(Extracted data entries)
··········

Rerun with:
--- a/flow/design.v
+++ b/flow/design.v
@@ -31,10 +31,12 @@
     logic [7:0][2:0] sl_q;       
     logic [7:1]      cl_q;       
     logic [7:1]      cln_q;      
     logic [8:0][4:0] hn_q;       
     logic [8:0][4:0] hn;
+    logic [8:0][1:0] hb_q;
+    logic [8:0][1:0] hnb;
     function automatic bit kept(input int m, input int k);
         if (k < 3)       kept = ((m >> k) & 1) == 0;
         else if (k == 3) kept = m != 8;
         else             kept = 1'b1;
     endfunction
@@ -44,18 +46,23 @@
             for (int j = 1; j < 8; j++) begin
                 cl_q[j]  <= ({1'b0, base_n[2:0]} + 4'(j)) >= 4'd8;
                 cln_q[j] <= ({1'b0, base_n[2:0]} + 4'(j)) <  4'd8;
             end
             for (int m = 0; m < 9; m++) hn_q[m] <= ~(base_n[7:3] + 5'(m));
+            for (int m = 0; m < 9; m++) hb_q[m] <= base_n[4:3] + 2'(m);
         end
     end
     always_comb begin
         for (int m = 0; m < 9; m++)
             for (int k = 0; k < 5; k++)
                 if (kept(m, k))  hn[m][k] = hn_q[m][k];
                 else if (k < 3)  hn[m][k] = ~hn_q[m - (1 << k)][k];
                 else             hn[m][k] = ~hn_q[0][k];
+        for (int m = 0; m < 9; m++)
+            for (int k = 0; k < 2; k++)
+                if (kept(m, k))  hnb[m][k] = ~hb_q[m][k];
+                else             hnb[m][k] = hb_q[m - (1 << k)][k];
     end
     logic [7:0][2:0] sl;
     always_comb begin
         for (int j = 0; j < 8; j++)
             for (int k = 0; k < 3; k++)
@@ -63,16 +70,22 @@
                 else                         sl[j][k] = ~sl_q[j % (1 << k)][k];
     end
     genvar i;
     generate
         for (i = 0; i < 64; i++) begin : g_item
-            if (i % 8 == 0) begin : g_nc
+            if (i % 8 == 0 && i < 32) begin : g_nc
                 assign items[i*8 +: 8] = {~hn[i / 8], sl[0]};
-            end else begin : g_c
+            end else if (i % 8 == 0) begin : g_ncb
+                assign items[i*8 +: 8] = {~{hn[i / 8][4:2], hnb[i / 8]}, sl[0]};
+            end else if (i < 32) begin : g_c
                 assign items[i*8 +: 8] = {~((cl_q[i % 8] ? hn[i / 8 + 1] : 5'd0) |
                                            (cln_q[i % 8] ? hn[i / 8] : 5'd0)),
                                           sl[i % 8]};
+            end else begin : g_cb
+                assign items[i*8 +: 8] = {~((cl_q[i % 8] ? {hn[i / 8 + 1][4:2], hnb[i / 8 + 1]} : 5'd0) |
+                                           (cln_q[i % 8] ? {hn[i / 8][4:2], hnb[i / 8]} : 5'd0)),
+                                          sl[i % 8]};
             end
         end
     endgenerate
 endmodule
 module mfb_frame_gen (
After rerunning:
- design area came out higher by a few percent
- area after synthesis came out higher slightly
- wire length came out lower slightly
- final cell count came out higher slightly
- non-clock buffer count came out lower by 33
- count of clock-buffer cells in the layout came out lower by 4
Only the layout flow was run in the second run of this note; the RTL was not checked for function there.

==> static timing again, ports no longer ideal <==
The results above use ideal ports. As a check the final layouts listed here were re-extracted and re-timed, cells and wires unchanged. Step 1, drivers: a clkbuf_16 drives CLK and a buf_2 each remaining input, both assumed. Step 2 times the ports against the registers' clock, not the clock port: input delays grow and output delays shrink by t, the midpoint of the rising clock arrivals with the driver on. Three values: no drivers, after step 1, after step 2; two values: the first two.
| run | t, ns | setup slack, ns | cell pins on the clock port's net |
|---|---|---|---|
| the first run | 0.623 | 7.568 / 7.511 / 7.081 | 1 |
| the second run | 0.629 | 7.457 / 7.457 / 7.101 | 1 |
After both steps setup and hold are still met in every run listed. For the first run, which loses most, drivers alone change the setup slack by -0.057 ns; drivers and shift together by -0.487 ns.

··········

* _Assignment_
Your task is to retype all the records above with nothing left out.

* _Answer box_
Rerun with:
--- a/flow/design.v
+++ b/flow/design.v
@@ -31,10 +31,12 @@
     logic [7:0][2:0] sl_q;       
     logic [7:1]      cl_q;       
     logic [7:1]      cln_q;      
     logic [8:0][4:0] hn_q;       
     logic [8:0][4:0] hn;
+    logic [8:0][1:0] hb_q;
+    logic [8:0][1:0] hnb;
     function automatic bit kept(input int m, input int k);
         if (k < 3)       kept = ((m >> k) & 1) == 0;
         else if (k == 3) kept = m != 8;
         else             kept = 1'b1;
     endfunction
@@ -44,18 +46,23 @@
             for (int j = 1; j < 8; j++) begin
                 cl_q[j]  <= ({1'b0, base_n[2:0]} + 4'(j)) >= 4'd8;
                 cln_q[j] <= ({1'b0, base_n[2:0]} + 4'(j)) <  4'd8;
             end
             for (int m = 0; m < 9; m++) hn_q[m] <= ~(base_n[7:3] + 5'(m));
+            for (int m = 0; m < 9; m++) hb_q[m] <= base_n[4:3] + 2'(m);
         end
     end
     always_comb begin
         for (int m = 0; m < 9; m++)
             for (int k = 0; k < 5; k++)
                 if (kept(m, k))  hn[m][k] = hn_q[m][k];
                 else if (k < 3)  hn[m][k] = ~hn_q[m - (1 << k)][k];
                 else             hn[m][k] = ~hn_q[0][k];
+        for (int m = 0; m < 9; m++)
+            for (int k = 0; k < 2; k++)
+                if (kept(m, k))  hnb[m][k] = ~hb_q[m][k];
+                else             hnb[m][k] = hb_q[m - (1 << k)][k];
     end
     logic [7:0][2:0] sl;
     always_comb begin
         for (int j = 0; j < 8; j++)
             for (int k = 0; k < 3; k++)
@@ -63,16 +70,22 @@
                 else                         sl[j][k] = ~sl_q[j % (1 << k)][k];
     end
     genvar i;
     generate
         for (i = 0; i < 64; i++) begin : g_item
-            if (i % 8 == 0) begin : g_nc
+            if (i % 8 == 0 && i < 32) begin : g_nc
                 assign items[i*8 +: 8] = {~hn[i / 8], sl[0]};
-            end else begin : g_c
+            end else if (i % 8 == 0) begin : g_ncb
+                assign items[i*8 +: 8] = {~{hn[i / 8][4:2], hnb[i / 8]}, sl[0]};
+            end else if (i < 32) begin : g_c
                 assign items[i*8 +: 8] = {~((cl_q[i % 8] ? hn[i / 8 + 1] : 5'd0) |
                                            (cln_q[i % 8] ? hn[i / 8] : 5'd0)),
                                           sl[i % 8]};
+            end else begin : g_cb
+                assign items[i*8 +: 8] = {~((cl_q[i % 8] ? {hn[i / 8 + 1][4:2], hnb[i / 8 + 1]} : 5'd0) |
+                                           (cln_q[i % 8] ? {hn[i / 8][4:2], hnb[i / 8]} : 5'd0)),
+                                          sl[i % 8]};
             end
         end
     endgenerate
 endmodule
 module mfb_frame_gen (
After rerunning:
- design area came out higher by a few percent
- area after synthesis came out higher slightly
- wire length came out lower slightly
- final cell count came out higher slightly
- non-clock buffer count came out lower by 33
- count of clock-buffer cells in the layout came out lower by 4
Only the layout flow was run in the second run of this note; the RTL was not checked for function there.

==> static timing again, ports no longer ideal <==
The results above use ideal ports. As a check the final layouts listed here were re-extracted and re-timed, cells and wires unchanged. Step 1, drivers: a clkbuf_16 drives CLK and a buf_2 each remaining input, both assumed. Step 2 times the ports against the registers' clock, not the clock port: input delays grow and output delays shrink by t, the midpoint of the rising clock arrivals with the driver on. Three values: no drivers, after step 1, after step 2; two values: the first two.
| run | t, ns | setup slack, ns | cell pins on the clock port's net |
|---|---|---|---|
| the first run | 0.623 | 7.568 / 7.511 / 7.081 | 1 |
| the second run | 0.629 | 7.457 / 7.457 / 7.101 | 1 |
After both steps setup and hold are still met in every run listed. For the first run, which loses most, drivers alone change the setup slack by -0.057 ns; drivers and shift together by -0.487 ns.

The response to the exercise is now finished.